Ayant toujours œuvré dans le milieu de l’éducation, je ne peux m’empêcher de vous faire quelques suggestions. Poursuivez vos efforts pour expliquer à d’autres groupes au Canada et aux autorités médicales d’autres pays comment vous avez utilisé CanMEDS pour que le professionnalisme devienne un élément fondamental de la formation, de l’enseignement et de l’agrément.
Entrez en contact, en particulier, avec les associations canadiennes dont les membres sont des spécialistes et avec les représentants de la médecine familiale au pays. Bon nombre de médecins, de chirurgiens et de praticiens éprouvent une profonde loyauté envers l’association de spécialistes dont ils sont membres. Or, certains de ces groupes ne se préoccupent pas nécessairement activement de la question du professionnalisme. Alors, faites l’effort de les aider à adopter CanMEDS pour leurs membres, car tous les médecins doivent chercher à atteindre un niveau élevé de probité professionnelle.

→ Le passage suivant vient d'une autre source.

`config.mk`:
```
export PLATFORM = sky130hd
export DESIGN_NAME = mux_bus_master
export DESIGN_NICKNAME = d
export VERILOG_FILES = /design/src/rtl/mbm_pkg.sv /design/src/rtl/mbm_cmd_queue.sv /design/src/rtl/mbm_ctrl_fsm.sv /design/src/rtl/mbm_bus_datapath.sv /design/src/rtl/mux_bus_master.sv
export SDC_FILE = /design/constraint.sdc
export NUM_CORES = 1
export LEC_CHECK = 0
export BUFFER_PORTS_ARGS = -buffer_cell sky130_fd_sc_hd__buf_4
export CORE_MARGIN = 8
export CORE_UTILIZATION = 52
export DETAILED_ROUTE_END_ITERATION = 16
export GPL_TIMING_DRIVEN = 0
export PLACE_DENSITY_LB_ADDON = 0.12
export SLEW_MARGIN = 15
export SYNTH_ARGS = -nofsm -noshare
export SYNTH_HDL_FRONTEND = slang
export SYNTH_SLANG_ARGS = --single-unit
```
`constraint.sdc`:
```
create_clock -name clk -period 2.6 [get_ports clk]
set_clock_uncertainty 0.15 [all_clocks]
set_input_delay 0.65 -clock clk [delete_from_list [all_inputs] [get_ports clk]]
set_output_delay 0.65 -clock clk [all_outputs]
set_load 0.02 [all_outputs]
```
===== config.mk =====
export PLATFORM = sky130hd
export DESIGN_NAME = delta_sample_voice
export DESIGN_NICKNAME = d
export VERILOG_FILES = /design/src/rtl/dsv_pkg.sv /design/src/rtl/dsv_regs.sv /design/src/rtl/dsv_timer.sv /design/src/rtl/dsv_fetch.sv /design/src/rtl/dsv_output.sv /design/src/rtl/delta_sample_voice.sv
export SDC_FILE = /design/constraint.sdc
export NUM_CORES = 1
export LEC_CHECK = 0
export BUFFER_PORTS_ARGS = -buffer_cell sky130_fd_sc_hd__buf_2
export CORE_MARGIN = 2
export CORE_UTILIZATION = 63
export CTS_CLUSTER_SIZE = 40
export DETAILED_ROUTE_END_ITERATION = 10
export PLACE_DENSITY = 0.84
export SYNTH_ARGS = -nofsm -noshare
export SYNTH_HDL_FRONTEND = slang
export SYNTH_SLANG_ARGS = --single-unit

===== constraint.sdc =====
create_clock -name clk -period 7.9 [get_ports clk]
set_input_delay 2.37 -clock clk [delete_from_list [all_inputs] [get_ports clk]]
set_output_delay 2.37 -clock clk [all_outputs]
set_load 0.01 [all_outputs]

Vous en voulez la preuve? Le périodique Open Medicine soulignait, l’an dernier, que les médecins canadiens ayant récemment fait l’objet de mesures disciplinaires avaient pratiqué leur art pendant 29 ans en moyenne avant d’être visés par de telles mesures, ce qui me porte à croire que la médecine canadienne devrait surveiller le professionnalisme des médecins praticiens et non pas seulement celui des novices.
J’ai également une suggestion pour les nouveaux associés du Collège royal ici présents et qui sont mes pairs de la promotion de 2012. Mettez à profit l’énergie de votre jeunesse pour devenir des agents du changement au sein du Collège royal et du milieu médical afin de vous assurer que votre profession continue de faire de son mieux pour servir le bien public. N’oubliez jamais les Drs Roddick et Osler. Entretenez avec eux une conversation spirituelle. Vous serez en très bonne compagnie.
Le mode de prestation des soins de santé évolue rapidement et profondément. En tant que jeunes leaders du Collège royal et de votre profession, n’oubliez pas que, pour la plupart des générations passées de professionnels de la médecine, ce qui importait le plus, ce n’était pas les outils sophistiqués ou les pilules spéciales qu’ils transportaient dans leur sac en cuir noir. La plupart du temps, d’ailleurs, les maux dont souffraient leurs patients étaient incurables. Le principal rôle que ces générations de médecins avaient était d’apporter réconfort et soutien à leurs patients, une tâche infiniment plus difficile et délicate que d’administrer un traitement. Pour ce faire, les médecins avaient recours aux qualités professionnelles les plus humaines que sont l’altruisme, la bienveillance et la compassion.
En cette ère où nous vivons, où l’accent qui est mis sur la technologie, les traitements pharmacologiques, la rentabilité et l’efficacité risque de prendre le dessus sur votre humanisme, je vous incite, chers Associés du Collège royal, à maintenir les valeurs essentielles et les comportements fondamentaux, en gardant toujours à l’esprit les mots du Dr Osler.
Ce qu’il a légué à votre profession conserve toute sa pertinence, près d’un siècle après sa mort. Il estimait à sa juste mesure le poids de l’aspect humain du professionnalisme en médecine. Il disait que la pratique de la médecine était « un art, et non un métier. Une vocation, et non une entreprise commerciale; une vocation qui fait appel à votre cœur autant qu’à votre cerveau. »
Chers nouveaux Associés — mes pairs — faites appel à votre cerveau et à votre cœur dans une égale mesure. Cherchez toujours à faire en sorte que les principes les plus élevés du professionnalisme soient un credo vivant, aussi bien pour vous que pour tous les praticiens de votre noble profession.